The rate of SLNB positivity in the study increased with increasing depth of invasion: In all, 2% of those with Breslow depth of 1.0 mm or less had a positive SLNB, compared with 10% of those with a depth of 1.01-2.0 mm, 23% of those with a depth of 2.01-4.00 mm, and 23% of those with a depth greater than 4.0 mm, the investigators noted.

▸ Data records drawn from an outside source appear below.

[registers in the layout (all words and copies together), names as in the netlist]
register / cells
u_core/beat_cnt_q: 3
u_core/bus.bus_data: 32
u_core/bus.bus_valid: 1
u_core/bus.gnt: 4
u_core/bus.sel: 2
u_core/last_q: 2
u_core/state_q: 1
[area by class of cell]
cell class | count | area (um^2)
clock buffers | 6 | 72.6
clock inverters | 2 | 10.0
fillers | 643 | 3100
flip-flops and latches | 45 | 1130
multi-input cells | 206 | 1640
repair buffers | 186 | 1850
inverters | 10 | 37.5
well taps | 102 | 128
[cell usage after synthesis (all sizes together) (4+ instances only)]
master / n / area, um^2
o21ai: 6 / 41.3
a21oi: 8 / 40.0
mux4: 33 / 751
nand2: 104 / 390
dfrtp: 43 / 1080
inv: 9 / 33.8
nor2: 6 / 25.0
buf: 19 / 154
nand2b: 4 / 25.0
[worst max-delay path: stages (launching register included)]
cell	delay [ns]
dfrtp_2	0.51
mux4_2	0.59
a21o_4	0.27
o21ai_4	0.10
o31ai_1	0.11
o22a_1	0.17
`src/rtl/pipe_hazard_ctl_pkg.sv`:
```
// Shared constants and helpers for the hazard/forwarding controller:
// forwarding-select encoding, stall-counter width and a clog2 helper.
package hazard_pkg;

    localparam int STALL_CNT_W = 16;
    localparam int FWD_RF      = 0;
    localparam int FWD_STG_OFS = 1;

    function automatic int hz_clog2(input int n);
        int r;
        r = 0;
        while ((1 << r) < n) r++;
        return r;
    endfunction

    // Multi-cycle write-back select sits just past the last stage select.
    function automatic int fwd_mc(input int nstg);
        return nstg + FWD_STG_OFS;
    endfunction

endpackage

```
`src/rtl/pipe_hazard_ctl_mc_tracker.sv`:
```
// Tracks the single in-flight multi-cycle (mul/div) op: countdown, tracked rd
// and the one-cycle write-back pulse on the 1->0 count transition.
module mc_tracker
    import hazard_pkg::*;
#(
    parameter int RW     = 5,
    parameter int MC_LAT = 4
) (
    input  logic          clock,
    input  logic          resetn,
    input  logic          start_i,
    input  logic          start_wr_i,
    input  logic [RW-1:0] start_rd_i,
    output logic          busy_o,
    output logic          trk_wr_o,
    output logic [RW-1:0] trk_rd_o,
    output logic          wb_valid_o,
    output logic [RW-1:0] wb_rd_o
);

    localparam int CW = (hz_clog2(MC_LAT + 1) < 1) ? 1 : hz_clog2(MC_LAT + 1);

    logic [CW-1:0] cnt_q, cnt_d;
    logic [RW-1:0] trk_rd_q, trk_rd_d;
    logic          trk_wr_q, trk_wr_d;
    logic          wb_valid_q, wb_valid_d;
    logic [RW-1:0] wb_rd_q, wb_rd_d;

    always_comb begin
        cnt_d      = cnt_q;
        trk_rd_d   = trk_rd_q;
        trk_wr_d   = trk_wr_q;
        wb_valid_d = 1'b0;
        wb_rd_d    = wb_rd_q;
        if (cnt_q != '0) cnt_d = cnt_q - CW'(1);
        // wb_rd is its own register so it keeps the old rd while a new op loads.
        if (cnt_q == CW'(1) && trk_wr_q) begin
            wb_valid_d = 1'b1;
            wb_rd_d    = trk_rd_q;
        end
        if (start_i) begin
            cnt_d    = CW'(MC_LAT);
            trk_wr_d = start_wr_i;
            if (start_wr_i) trk_rd_d = start_rd_i;
        end
    end

    always_ff @(posedge clock or negedge resetn) begin
        if (!resetn) begin
            cnt_q      <= '0;
            trk_rd_q   <= '0;
            trk_wr_q   <= 1'b0;
            wb_valid_q <= 1'b0;
            wb_rd_q    <= '0;
        end else begin
            cnt_q      <= cnt_d;
            trk_rd_q   <= trk_rd_d;
            trk_wr_q   <= trk_wr_d;
            wb_valid_q <= wb_valid_d;
            wb_rd_q    <= wb_rd_d;
        end
    end

    assign busy_o     = (cnt_q != '0);
    assign trk_wr_o   = trk_wr_q;
    assign trk_rd_o   = trk_rd_q;
    assign wb_valid_o = wb_valid_q;
    assign wb_rd_o    = wb_rd_q;

endmodule

```
`src/rtl/pipe_hazard_ctl.sv`:
```
// Hazard and forwarding controller beside the ID stage: per-operand forwarding
// selects, load-use / multi-cycle stalls, stall counter. HAZ_R0_ZERO_EN makes r0 never match.
module pipe_hazard_ctl
    import hazard_pkg::*;
#(
    parameter int RW     = 5,
    parameter int NSRC   = 3,
    parameter int NSTG   = 2,
    parameter int MC_LAT = 4,
    parameter int SELW   = hz_clog2(NSTG + 2)
) (
    input  logic                   clock,
    input  logic                   resetn,
    input  logic                   id_valid,
    input  logic [NSRC*RW-1:0]     id_src,
    input  logic [NSRC-1:0]        id_src_used,
    input  logic [RW-1:0]          id_dst,
    input  logic                   id_wreg,
    input  logic                   id_mc,
    input  logic [NSTG-1:0]        st_wreg,
    input  logic [NSTG*RW-1:0]     st_rd,
    input  logic [NSTG-1:0]        st_load,
    input  logic                   flush,
    output logic [NSRC*SELW-1:0]   fwd_sel,
    output logic                   stall,
    output logic                   issue,
    output logic                   mc_busy,
    output logic                   mc_wb_valid,
    output logic [RW-1:0]          mc_wb_rd,
    output logic [STALL_CNT_W-1:0] stall_cnt
);

    function automatic logic reg_match(input logic [RW-1:0] a, input logic [RW-1:0] b);
`ifdef HAZ_R0_ZERO_EN
        return (a == b) && (a != '0);
`else
        return (a == b);
`endif
    endfunction

    logic          trk_wr;
    logic [RW-1:0] trk_rd;
    logic [NSRC-1:0] lu_haz, raw_haz;
    logic          waw_haz, str_haz;
    logic          unused_ld;

    // Loads beyond stage 0 forward like any other result.
    assign unused_ld = ^st_load;

    for (genvar k = 0; k < NSRC; k++) begin : g_src
        logic [RW-1:0]   src;
        logic [NSTG-1:0] hit;
        logic            mc_hit;
        logic [SELW-1:0] sel;

        assign src = id_src[k*RW +: RW];

        for (genvar s = 0; s < NSTG; s++) begin : g_stg
            assign hit[s] = id_src_used[k] & st_wreg[s] & reg_match(src, st_rd[s*RW +: RW]);
        end

        assign mc_hit = id_src_used[k] & mc_wb_valid & reg_match(src, mc_wb_rd);

        // Youngest stage wins; walk oldest-first so lower indices overwrite.
        always_comb begin
            sel = SELW'(FWD_RF);
            if (mc_hit) sel = SELW'(fwd_mc(NSTG));
            for (int s = NSTG - 1; s >= 0; s--)
                if (hit[s]) sel = SELW'(s + FWD_STG_OFS);
        end

        assign fwd_sel[k*SELW +: SELW] = sel;
        assign lu_haz[k]  = hit[0] & st_load[0];
        assign raw_haz[k] = id_src_used[k] & mc_busy & trk_wr & reg_match(src, trk_rd);
    end

    assign waw_haz = mc_busy & trk_wr & id_wreg & reg_match(id_dst, trk_rd);
    assign str_haz = mc_busy & id_mc;

    assign stall = id_valid & ~flush & ((|lu_haz) | (|raw_haz) | waw_haz | str_haz);
    assign issue = id_valid & ~stall & ~flush;

    mc_tracker #(
        .RW     (RW),
        .MC_LAT (MC_LAT)
    ) u_mc (
        .clock      (clock),
        .resetn     (resetn),
        .start_i    (issue & id_mc),
        .start_wr_i (id_wreg),
        .start_rd_i (id_dst),
        .busy_o     (mc_busy),
        .trk_wr_o   (trk_wr),
        .trk_rd_o   (trk_rd),
        .wb_valid_o (mc_wb_valid),
        .wb_rd_o    (mc_wb_rd)
    );

    logic [STALL_CNT_W-1:0] stall_cnt_q, stall_cnt_d;

    always_comb begin
        stall_cnt_d = stall_cnt_q;
        if (stall && stall_cnt_q != '1) stall_cnt_d = stall_cnt_q + STALL_CNT_W'(1);
    end

    always_ff @(posedge clock or negedge resetn) begin
        if (!resetn) stall_cnt_q <= '0;
        else         stall_cnt_q <= stall_cnt_d;
    end

    assign stall_cnt = stall_cnt_q;

endmodule

```
`config.mk`:
```
export PLATFORM = sky130hd
export DESIGN_NAME = pipe_hazard_ctl
export DESIGN_NICKNAME = d
export VERILOG_FILES = /design/src/rtl/pipe_hazard_ctl_pkg.sv /design/src/rtl/pipe_hazard_ctl_mc_tracker.sv /design/src/rtl/pipe_hazard_ctl.sv
export SDC_FILE = /design/constraint.sdc
export NUM_CORES = 1
export LEC_CHECK = 0
export ABC_AREA = 1
export BUFFER_PORTS_ARGS = -buffer_cell sky130_fd_sc_hd__clkbuf_2
export CORE_MARGIN = 2
export CORE_UTILIZATION = 30
export CTS_CLUSTER_DIAMETER = 80
export DETAILED_ROUTE_END_ITERATION = 6
export PLACE_DENSITY = 0.51
export SLEW_MARGIN = 20
export SYNTH_ARGS = -nofsm -noshare
export SYNTH_HDL_FRONTEND = slang
export SYNTH_HIERARCHICAL = 1
export SYNTH_SLANG_ARGS = --single-unit
export TNS_END_PERCENT = 100
```
`constraint.sdc`:
```
create_clock -name clock -period 2.82 [get_ports clock]
set_input_delay 0.282 -clock clock [delete_from_list [all_inputs] [get_ports clock]]
set_output_delay 0.282 -clock clock [all_outputs]
set_load 0.05 [all_outputs]
```
# Yosys cells after proc, flatten, opt, wreduce, memory -nomap -nowiden
# Index checks and enable logic that the tools add are counted.
# word_totals
reg_bits	31
latch_bits	0
ram_bits	0
romBits	0
output_inout_bits	31
n_memories	0
# op_classes
add_sub_neg	2
n_mul	0
n_div	0
n_lt_le_gt_ge	0
n_eq_ne	15
shifts	0
n_mux	12
n_bitwise	44
n_reduce_logical	7
# op_table
op	count
5-bit equality test	13
1-bit AND	39
2-bit 2-to-1 mux	9
16-bit by 1-bit adder with 16-bit output (second input constant)	1
16-bit inequality test (second input constant)	1
3-bit 2-to-1 mux	2
3-bit OR reduction	2
3-bit by 1-bit equality test with 1-bit output (second input constant)	1
1-bit OR	3
3-bit nonzero test	1
3-bit by 1-bit subtractor with 3-bit output (second input constant)	1
1-bit logical AND	2
1-bit inverter	2
2-bit AND reduction	1
2-bit nonzero test	1
1-bit 2-to-1 mux	1

# Longest topological paths before layout
# depth
word_depth	14
mapped_depth	17
mapped_depth_nobuf	15

# Cells and area by module
# Netlist, hierarchy kept.
# by_module_without_submodules
module	n_inst	cells_per_inst	area_per_inst_um2	seq_area_each_um2
pipe_hazard_ctl	1	363	2133.3	400.4
mc_tracker	1	71	651.9	375.4

# Worst setup path after synthesis
# No wires, ideal clock.
# synth_path
path_kind	reg-to-output
from	register u_mc.wb_rd_q[1] (netlist: u_mc/wb_rd_o[1])
to	output fwd_sel[3]
t_arrival_ns	2.388
setup_slack_ns	0.150
stages_incl_launch_ff	5
n_path_buf	0
cell_sequence	dfrtp_1 > inv_1 > a221oi_1 > nand3_1 > a21boi_0
# synth_between
elab_chain_cells	5
# synth_rtl
item	line_no	rtl
from (decl)	pipe_hazard_ctl_mc_tracker.sv:27	logic [RW-1:0] wb_rd_q, wb_rd_d;
from (signal assigned)	pipe_hazard_ctl_mc_tracker.sv:60	wb_rd_q <= wb_rd_d;
5-bit equality test	pipe_hazard_ctl.sv:37	return (a == b);
1-bit AND	pipe_hazard_ctl.sv:62	assign mc_hit = id_src_used[k] & mc_wb_valid & reg_match(src, mc_wb_rd);
2-bit 2-to-1 mux	pipe_hazard_ctl.sv:67	if (mc_hit) sel = SELW'(fwd_mc(NSTG));
2-bit 2-to-1 mux (2 in series)	pipe_hazard_ctl.sv:69	if (hit[s]) sel = SELW'(s + FWD_STG_OFS);
to (decl)	pipe_hazard_ctl.sv:24	output logic [NSRC*SELW-1:0] fwd_sel,
# No other way between the ends.

# Final worst setup path
# layout_path
from	register u_mc.cnt_q[0]
to	output stall
# layout_between
elab_chain_cells	9
# layout_rtl
item	line_no	rtl
from (decl)	pipe_hazard_ctl_mc_tracker.sv:23	logic [CW-1:0] cnt_q, cnt_d;
from (signal assigned)	pipe_hazard_ctl_mc_tracker.sv:56	cnt_q <= cnt_d;
3-bit nonzero test *	pipe_hazard_ctl_mc_tracker.sv:64	assign busy_o = (cnt_q != '0);
1-bit AND (3 in series)	pipe_hazard_ctl.sv:74	assign raw_haz[k] = id_src_used[k] & mc_busy & trk_wr & reg_match(src, trk_rd);
3-bit OR reduction	pipe_hazard_ctl.sv:80	assign stall = id_valid & ~flush & ((|lu_haz) | (|raw_haz) | waw_haz | str_haz);
1-bit OR (2 in series)	pipe_hazard_ctl.sv:80	
1-bit OR *	pipe_hazard_ctl.sv:80	
1-bit AND *	pipe_hazard_ctl.sv:80	
to (decl)	pipe_hazard_ctl.sv:25	output logic stall,
# Mark *: on every way between the ends. The rest lies on a longest branch, timed or not.

==> results <==
- The average vias per placed instance is 4.77.
- The total setup violations reported at the end of the flow is 0.
- The synthesized instance count is 434.
- The area share of fa/ha/maj cells after synthesis is 0.0180.
- The library cells used most frequently in the layout, excluding fill and tap cells, are nand2_1, clkbuf_2, inv_1.
- The analysis attributes to cell leakage a power of 1.87 nW.
- The count of nets left with antenna violations once routing finished came out at 0.
- The leading cell type in the layout, fill and taps excluded is nand2_1.
- The share of synthesized cell area in and, or, nand and nor gates is 0.449.
- The via count of the first global-routing pass is approximately 2800.
- In this design, the largest share of critical-path delay is due to simple AND/OR/NAND/NOR gates.
- After clock tree synthesis, the clock-pin slew on the worst setup and hold paths is about 0.070 ns.
- The clock network fraction of design power is 0.183.
- The routed wirelength normalized by instance count is 13.7 um.
- Of the total power, registers draw 0.335.
- Counting both buffers and inverters, the worst setup path holds a total of 4.
- For this run, the slowest stage of the critical path takes 0.38 ns.
- The TritonCTS sink count is 31.
- The fraction of power consumed by combinational cells is 0.482.
- The peak supply drop is 0.209 mV.
- The total negative slack is 0 ns.
- The number of hold violations in the final report is 0.
- The number of max-slew violations in the final report is 0.
- The worst pin sits at a relative slew slack of 0.464.
- The placer congestion estimate is 0.918.
- The final instance area is around 3400 um2.
- The clock passes through at most 2 buffers.
- The area growth from synthesis to layout is 20.7%.
- The startpoint-to-endpoint class of the critical path is reg2out.
- In the global route stage, overall resource usage came out at 0.175.
- Summing over every cut layer, the via total after detailed routing is between 2000 and 3000.
- After synthesis, the mean cell area works out to about 6.4 um2.
- The number of remaining DRC errors is 0.
- The count of buffers added on input and output ports is 72.
- The data arrival time at the worst-slack endpoint is ~2.3 ns.
- The cell sitting at the root of the clock tree is a clkbuf_8.
- The smallest clock period supported by the final layout is computed as about 2.6 ns.
- The post-synthesis share of cell area spent on xor and xnor gates is 0.0881.
- The reg-to-reg startpoint is u_mc/cnt_q[0].
- The share of synthesized area occupied by flip-flops and latches is 0.279.
- Among all stages on the critical path, the largest delay is contributed by dfrtp_1.
- 0 antenna diodes ended up in the layout.
- The final cycle utilization of the critical path is 0.909.
- The met3 wire length is slightly below 500 um.
- The quantity of gates resized following cts is 0.
- The die extent in y is about 100 um.
- The internal power of the cells totals 1.11 mW.
- Summing every instance area after synthesis gives ~2800 um2.
- The count of buffers added by post-CTS timing repair for setup is 0.
- In this run the worst setup path begins at u_mc/cnt_q[0].
- The largest clock skew in the final design is between 0.01 and 0.015 ns.
- The CTS tree is yes.
- In this run, the number of DRC markers left after iteration 0 of detailed routing was 135.
- The floorplan has 35 rows.
- The routed design has 8490 um of wire.
- The total I/O pin count is between 70 and 80.
- The post-synthesis register bit count is 31.
- The global-route wire length before repair is 13900 um.
- Traced cell by cell, the critical path runs through inv_1 -> ha_1 -> nand2_2 -> nand2_1 -> inv_1 -> nand2_1 -> a21oi_1 -> nand3_2 -> nand2_2 -> nor2_4 -> nand2_4 -> nand2_1 -> inv_1 -> clkbuf_2.
- The die area is 10100 um2.
- The H-tree generated during clock tree synthesis spans 2 levels.
- The flow ran to the end, and the final reports show no timing, DRC or antenna violations.
- Across the run, the number of max-cap violations was 0.
- The HPWL reported at the end of detailed placement is 6760 um.
- The synthesized netlist contains 33 unique library cells.
- The routed metal-1 wirelength is a little over 4000 um.
- The number of hold buffers added after cts is 0.
- For this run, the detailed router's first-pass iteration total came to 4.
- In this run the cell area measured after placement is 3260 um2.
- Setup repair after global routing left no endpoint under its margin.
- The fraction of final layout cells sized beyond drive strength 1 is 0.214.
- The global route total overflow is 0.
- In this run the power spent charging and discharging nets is between 1 and 1.5 mW.
- The horizontal die dimension is 100 um.
- The pin slew with the least headroom to its limit is 0.804 ns.
- The uppermost layer routed is met4.
- The standard cell core area is around 9100 um2.
- The worst setup path is captured at an output pin.
- The area fraction in compound gates after synthesis is 0.0692.
- Based on the critical path, the design can be clocked at up to between 0.3 and 0.4 GHz.
- Data on the critical path is required at its endpoint by 2.54 ns.
- In this run, CTS created clock tree buffers numbering 5.
- The critical-path maximum fanout is 13.
- The layout net count is 556.
- By area, the combinational part of the netlist is dominated by simple AND/OR/NAND/NOR gates.
- The insertion delay to the later sink of the worst-skew pair is approximately 0.29 ns.
- The total power density per cell area is 664 nW/um2.
- Of the total power, the share spent switching nets is 0.503.
- After synthesis, the share of cell area in mux cells is 0.
- The number of antenna violations at the first check in global routing is 0.
- In the detailed route, the total length drawn on met2 is ~3700 um.
- During synthesis, Yosys emitted a total of 6 warnings.
- The register-to-register setup slack is 0.47 ns.
- Entering global routing, the biggest net connects 32 pins.
- The starting density of the core is 0.306.
- The kind of start point of the critical path is a flip-flop.
- The total nets after synthesis is 481.
- The worst min-delay path category is in2async.
==> worst register-to-register path: stages, from the launching register on <==
cell	delay (ns)
dfrtp_1	0.41
inv_1	0.11
ha_1	0.22
nand2_2	0.13
nand2_1	0.08
inv_1	0.06
nand2_1	0.06
nor2_1	0.04
nand3_1	0.07
nand3_1	0.11
nor2_4	0.12
nand2_4	0.12
nor3b_2	0.32
buf_4	0.20
inv_2	0.06
nand4_1	0.08
nand2_1	0.05
==> power groups by stage <==
| stage | sequential [mW] | combinational, mW | clock, mW |
|---|---|---|---|
| after floorplan | 0.909 | 0.619 | 0 |
| after global placement | 0.755 | 1.07 | 0 |
| after detailed placement | 0.756 | 1.08 | 0 |
| after CTS | 0.747 | 1.09 | 0.416 |
| after global routing | 0.773 | 1.21 | 0.437 |
| final | 0.748 | 1.08 | 0.408 |
==> area by class of cell <==
type / count / area, um2
clock buffer: 7 / 96.3
clock inverter: 1 / 7.51
fill: 1001 / 5750
inverter: 59 / 221
multi-input combinational: 337 / 1740
sequential: 31 / 776
tap: 111 / 139
timing repair buffer: 75 / 383
==> synthesized netlist by cell type <==
cell type,number,share of area
nand3_4,1,0.0063
xor2_1,17,0.053
buf_2,2,0.0036
o22ai_1,15,0.034
nand2_1,155,0.21
buf_6,2,0.0081
clkbuf_2,1,0.0018
inv_1,48,0.065
ha_1,4,0.018
inv_2,10,0.013
nand2_4,1,0.0040
nand3_2,3,0.011
dfrtp_1,31,0.28
buf_4,1,0.0027
xnor2_1,11,0.035
nor3b_2,1,0.0045
nand4_4,1,0.0076
nor3_1,6,0.011
nor2_2,1,0.0022
nand3b_1,1,0.0027
a21oi_1,8,0.014
nand4_1,25,0.056
a21boi_0,3,0.0081
clkinv_1,1,0.0013
nor4_1,4,0.0090
o21ai_1,1,0.0018
clkbuf_1,1,0.0013
nand2_2,5,0.011
nor2_1,39,0.053
a221oi_1,3,0.0094
nand3_1,28,0.050
nor2_4,3,0.012
o21ai_0,1,0.0018
==> kinds of logic after synthesis <==
kind of cell | count (synthesis)
AND/OR/NAND/NOR | 274
buffers and inverters | 66
AO/OA/AOI/OAI | 31
flip-flops | 31
XOR/XNOR | 28
adder cells (fa/ha/maj) | 4
==> layer usage <==
layer	vias up	global-route usage
met3	12	0.0258
met1	1311	0.245
met2	81	0.274
li1	1556	-
met5	-	0
met4	0	0.0601
==> per-stage QoR <==
step	total power [mW]	setup WS (ns)	hold WS, ns	util	std cells
3_5_place_dp	1.84	0.478	0.424	0.358	613
3_3_place_gp	1.82	0.493	0.416	0.358	613
6_report	2.23	0.257	0.0663	0.369	621
2_1_floorplan	1.53	0.150	-0.0136	-	434
4_1_cts	2.25	0.225	0.107	0.369	621
5_1_grt	2.42	0.00725	0.147	0.369	621
==> worst paths after layout <==
kind,cells after the start,endpoint
setup reg to reg,16,u_mc/cnt_q[0]
setup / recovery,14,stall
hold / removal,1,stall_cnt[4]
hold reg to reg,2,stall_cnt[13]
min in group clock,3,u_mc/trk_rd_o[0]
max in group asynchronous,1,u_mc/wb_valid_o
==> state kept, by name, indices dropped and copies added, names as in the netlist <==
register         count
u_mc/trk_rd_o        5
u_mc/wb_valid_o      1
u_mc/wb_rd_o         5
stall_cnt           16
u_mc/trk_wr_o        1
u_mc/cnt_q           3
Power figures use the tool's default switching activity.
--- config.mk ---
export PLATFORM = sky130hd
export DESIGN_NAME = reset_sequencer
export DESIGN_NICKNAME = d
export VERILOG_FILES = /design/src/rtl/reset_pkg.sv /design/src/rtl/ext_reset_filter.sv /design/src/rtl/reset_sequencer.sv
export SDC_FILE = /design/constraint.sdc
export NUM_CORES = 1
export LEC_CHECK = 0
export ABC_AREA = 0
export BUFFER_PORTS_ARGS = -buffer_cell sky130_fd_sc_hd__buf_2
export CAP_MARGIN = 40
export CORE_MARGIN = 10
export CORE_UTILIZATION = 50
export DETAILED_ROUTE_END_ITERATION = 8
export PLACE_DENSITY_LB_ADDON = 0.3
export SETUP_SLACK_MARGIN = 0.5
export SYNTH_ARGS = -nofsm -noshare
export SYNTH_HDL_FRONTEND = slang
export SYNTH_SLANG_ARGS = --single-unit
--- constraint.sdc ---
create_clock -name clk -period 2.6 [get_ports clk]
set_clock_uncertainty 0.1 [all_clocks]
set_input_delay 0.26 -clock clk [delete_from_list [all_inputs] [get_ports clk]]
set_output_delay 0.26 -clock clk [all_outputs]
set_load 0.005 [all_outputs]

Not only was positivity a function of Breslow depth, but Breslow depth correlated with disease progression and survival, as did SLNB positivity, the investigators found.

Local or distant recurrence occurred in 43 patients (9%) overall. Those with recurrence had a mean Breslow depth of 4.19 mm and a mean follow-up of 45 months. Only 17 of the 43 survived; they had a mean Breslow depth of 3.76 mm and a mean follow up of 58 months.

Of the 417 patients with a negative biopsy, 29 (7%) developed recurrence – including 1 with a thin melanoma – and 12 (3%) developed distant metastases. Of the 55 patients with a positive biopsy, 14 (25%) developed recurrence – including 1 with a thin melanoma – and 7 (13%) developed distant metastases. Death occurred in 4% of patients with a negative biopsy, compared with 16% of those with a positive biopsy.

“The results from our institution confirm the importance of SLNB on staging and prognosis in patients with cutaneous melanomas. We continue to perform SLNB in patients with thin melanomas and ulceration and high mitotic rate,” the investigators concluded.

The investigators reported no relevant disclosures related to the study.